The practice risks complicating the biggest overhaul in the history of Japan’s power industry that starts on Friday and is based on outdated concepts for grids in an age of renewable energy and flexible electricity systems, critics say.

Japan has the technological capacity to handle the surge in renewable supplies like solar, which have been added since the Fukushima nuclear disaster in 2011 led to the closure of Japan’s reactors.

Utilities argue renewable supplies are unreliable but experts say their transmission grids can accommodate both nuclear and increases in so-called green energy and both are needed to cut greenhouse emissions.

Nuclear units, along with hydroelectric dams and geothermal generation, has the highest ranking on the grid under what is known as “priority dispatch,” meaning under normal conditions reactors are the last to be shut down when power demand falls as it fluctuates throughout the day.

Hydroelectric accounts for less than 10 percent of Japan’s electricity supply and geothermal almost nothing, while nuclear contributed nearly a third before Fukushima but a tiny proportion now.

Tokyo Electric Power (9501.T), the operator of the wrecked Fukushima Daiichi nuclear plant, for example, is reserving grid capacity for its Fukushima Daini plant nearby. It sits close to the exclusion zone created by the radioactive fallout from the disaster and is widely forecast to be permanently closed.

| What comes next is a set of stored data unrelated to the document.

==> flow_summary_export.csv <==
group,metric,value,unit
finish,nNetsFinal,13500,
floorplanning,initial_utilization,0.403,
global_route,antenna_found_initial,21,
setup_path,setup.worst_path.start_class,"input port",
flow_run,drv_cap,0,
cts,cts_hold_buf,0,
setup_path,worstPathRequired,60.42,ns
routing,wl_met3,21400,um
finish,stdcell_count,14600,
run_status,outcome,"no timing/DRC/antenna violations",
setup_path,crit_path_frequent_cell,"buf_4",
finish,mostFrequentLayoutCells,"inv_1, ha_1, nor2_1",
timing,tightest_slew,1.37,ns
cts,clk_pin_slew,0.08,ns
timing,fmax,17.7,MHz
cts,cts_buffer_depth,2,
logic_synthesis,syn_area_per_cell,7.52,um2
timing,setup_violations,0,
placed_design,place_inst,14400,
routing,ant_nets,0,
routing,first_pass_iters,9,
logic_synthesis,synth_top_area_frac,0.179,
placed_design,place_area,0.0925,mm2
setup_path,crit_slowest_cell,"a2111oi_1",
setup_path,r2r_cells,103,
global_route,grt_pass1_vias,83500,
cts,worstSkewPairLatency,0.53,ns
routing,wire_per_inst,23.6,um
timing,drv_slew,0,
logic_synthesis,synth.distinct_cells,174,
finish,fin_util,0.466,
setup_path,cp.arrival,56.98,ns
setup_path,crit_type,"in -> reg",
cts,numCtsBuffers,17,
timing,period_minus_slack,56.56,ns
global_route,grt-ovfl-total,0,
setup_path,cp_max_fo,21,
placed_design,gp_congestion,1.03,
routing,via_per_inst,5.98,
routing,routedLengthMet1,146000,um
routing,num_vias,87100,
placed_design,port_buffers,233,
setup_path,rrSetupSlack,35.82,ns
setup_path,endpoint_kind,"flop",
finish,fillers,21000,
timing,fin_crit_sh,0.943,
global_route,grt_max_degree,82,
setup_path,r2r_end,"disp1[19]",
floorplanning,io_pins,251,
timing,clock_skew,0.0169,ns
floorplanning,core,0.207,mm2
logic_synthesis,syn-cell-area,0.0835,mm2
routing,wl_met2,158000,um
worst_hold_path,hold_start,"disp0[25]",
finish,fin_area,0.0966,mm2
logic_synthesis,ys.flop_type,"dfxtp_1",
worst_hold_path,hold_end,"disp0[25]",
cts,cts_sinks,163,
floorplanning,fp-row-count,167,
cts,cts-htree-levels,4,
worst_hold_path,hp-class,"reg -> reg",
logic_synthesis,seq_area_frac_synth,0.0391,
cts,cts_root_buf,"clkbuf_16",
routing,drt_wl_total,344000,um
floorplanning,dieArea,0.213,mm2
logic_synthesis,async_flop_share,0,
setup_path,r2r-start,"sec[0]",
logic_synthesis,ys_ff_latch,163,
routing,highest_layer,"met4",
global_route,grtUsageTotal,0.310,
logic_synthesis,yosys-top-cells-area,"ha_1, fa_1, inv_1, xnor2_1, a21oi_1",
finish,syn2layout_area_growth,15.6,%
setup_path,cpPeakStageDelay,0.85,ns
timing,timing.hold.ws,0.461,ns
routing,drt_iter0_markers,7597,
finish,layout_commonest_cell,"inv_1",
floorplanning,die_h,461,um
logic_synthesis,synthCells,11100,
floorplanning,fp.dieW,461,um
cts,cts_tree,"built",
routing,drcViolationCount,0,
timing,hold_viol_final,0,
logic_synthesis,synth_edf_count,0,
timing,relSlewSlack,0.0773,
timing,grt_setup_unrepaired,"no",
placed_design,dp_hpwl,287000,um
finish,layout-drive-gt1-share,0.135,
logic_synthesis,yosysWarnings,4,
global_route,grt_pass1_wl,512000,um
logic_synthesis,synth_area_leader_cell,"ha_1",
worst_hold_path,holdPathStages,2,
From an optimization exercise on the open Yosys and OpenROAD flow, aimed at small area and a short achievable clock period; shortcuts taken in it are not production practice.
RTL that was checked went through simulation tests only; none was proved equivalent to the original.

== violet ==
## ign_engine
module ign_engine (
    input  wire        clk,
    input  wire        rst,           
    input  wire        edge_in,       
    input  wire        cmd_valid,     
    input  wire [2:0]  cmd_op,
    input  wire [31:0] cmd_data,
    output reg  [1:0]  spark,         
    output reg  [1:0]  sync_state,    
    output reg  [1:0]  phase,         
    output reg         busy,
    output reg         ign_en,
    output reg  [1:0]  tidx,
    output reg  [1:0]  ref_idx,
    output reg  [15:0] rps,
    output reg  [15:0] rpm
);
Settings: LEC_CHECK=0, ABC_AREA=1, CAP_MARGIN=20, CORE_MARGIN=2, CORE_UTILIZATION=70, CTS_BUF_LIST=sky130_fd_sc_hd__clkbuf_16, CTS_CLUSTER_DIAMETER=80, CTS_CLUSTER_SIZE=20, PLACE_DENSITY=0.8, SLEW_MARGIN=20; clock period 420.0 ns.
run.sh (not shown) runs the stock make flow with config.mk's settings and CLKGATE_MAP_FILE= SYNTH_SCRIPT=/design/flow/synth_recipe.tcl, a recipe that flattens the netlist after the stock synthesis.
Inputs modified between violet and quartz:
--- a/flow/design.v
+++ b/flow/design.v
@@ -230,39 +230,21 @@
     reg [7:0] timing;
     integer j;
     always @* begin
         timing = tbl_timing[N_SLOTS-1];
         for (j = N_SLOTS - 1; j >= 1; j = j - 1)
             if (gt16(tbl_speed[j], rps_new)) timing = tbl_timing[j-1];
         if (gt16(tbl_speed[0], rps_new)) timing = tbl_timing[0];
     end
     wire [8:0] diff = {1'b0, shift_r} - {1'b0, timing};
     wire [7:0] value = diff[8] ? 8'd0 : (diff[7:0] > 8'd180) ? 8'd180 : diff[7:0];
-    reg  [26:0] pr [0:6];
-    reg  [26:0] m_s1, m_c1, m_s2, m_c2, m_s3, m_c3, m_s4, m_c4, m_s5, m_c5;
-    integer mi;
-    always @* begin
-        for (mi = 0; mi < 6; mi = mi + 1)
-            pr[mi] = value[mi] ? ({8'd0, S} << mi) : 27'd0;
-        pr[6] = value[6] ? {2'd0, S, 6'd0} : value[7] ? {1'd0, S, 7'd0} : 27'd0;
-        m_s1 = pr[0] ^ pr[1] ^ pr[2];
-        m_c1 = ((pr[0] & pr[1]) | (pr[0] & pr[2]) | (pr[1] & pr[2])) << 1;
-        m_s2 = pr[3] ^ pr[4] ^ pr[5];
-        m_c2 = ((pr[3] & pr[4]) | (pr[3] & pr[5]) | (pr[4] & pr[5])) << 1;
-        m_s3 = m_s1 ^ m_c1 ^ m_s2;
-        m_c3 = ((m_s1 & m_c1) | (m_s1 & m_s2) | (m_c1 & m_s2)) << 1;
-        m_s4 = m_s3 ^ m_c3 ^ m_c2;
-        m_c4 = ((m_s3 & m_c3) | (m_s3 & m_c2) | (m_c3 & m_c2)) << 1;
-        m_s5 = m_s4 ^ m_c4 ^ pr[6];
-        m_c5 = ((m_s4 & m_c4) | (m_s4 & pr[6]) | (m_c4 & pr[6])) << 1;
-    end
-    wire [26:0] u = m_s5 + m_c5;
+    wire [26:0] u = value * S;
     reg  [36:0] P;
     always @* begin
         case (psel0)
             3'd0:    P = {10'd0, u};
             3'd1:    P = {7'd0, u, 3'd0};
             3'd2:    P = {4'd0, u, 6'd0};
             3'd3:    P = {2'd0, u, 8'd0};
             default: P = {u, 10'd0};
         endcase
     end
==> notes.md <==
- Worst hold slack: violet and quartz compared, higher one is quartz
- [quartz vs violet] maximum single-stage delay on the critical path: higher in quartz
- Proportion of synthesized area in mux cells came out higher on quartz than on violet.
- Summed area of non-filler cells in the final layout on quartz is behind violet.
- Critical path depth ended up 2 higher on quartz than on violet.
- Diff violet -> quartz: post-layout minimum cycle time fell by 170 ps, final instance count without filler cells rose by 90, number of detailed-route iterations in the first pass rose by 1.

“It is up to us to decide whether to scrap Fukushima Daini plant,” said Tepco spokesman Kohji Sakakibara.

Capacity is held in reserve for all of the utilities’ power plants, nuclear or otherwise, in case needed in periods of high demand, the companies said.

Utilities also argue that new capacity must be added on grids to accommodate significant new additions to power generation, such as large-scale wind farms and solar parks. But their critics say that lower cost technological innovations will overcome these issues.

“Electric power companies hindering use of existing transmission capacity drives up prices and the cost of power supply,” said Tomas Kaberger, a professor of energy policy at Chalmers University in Sweden and chairman of billionaire Masayoshi Son’s Japan Renewable Institute.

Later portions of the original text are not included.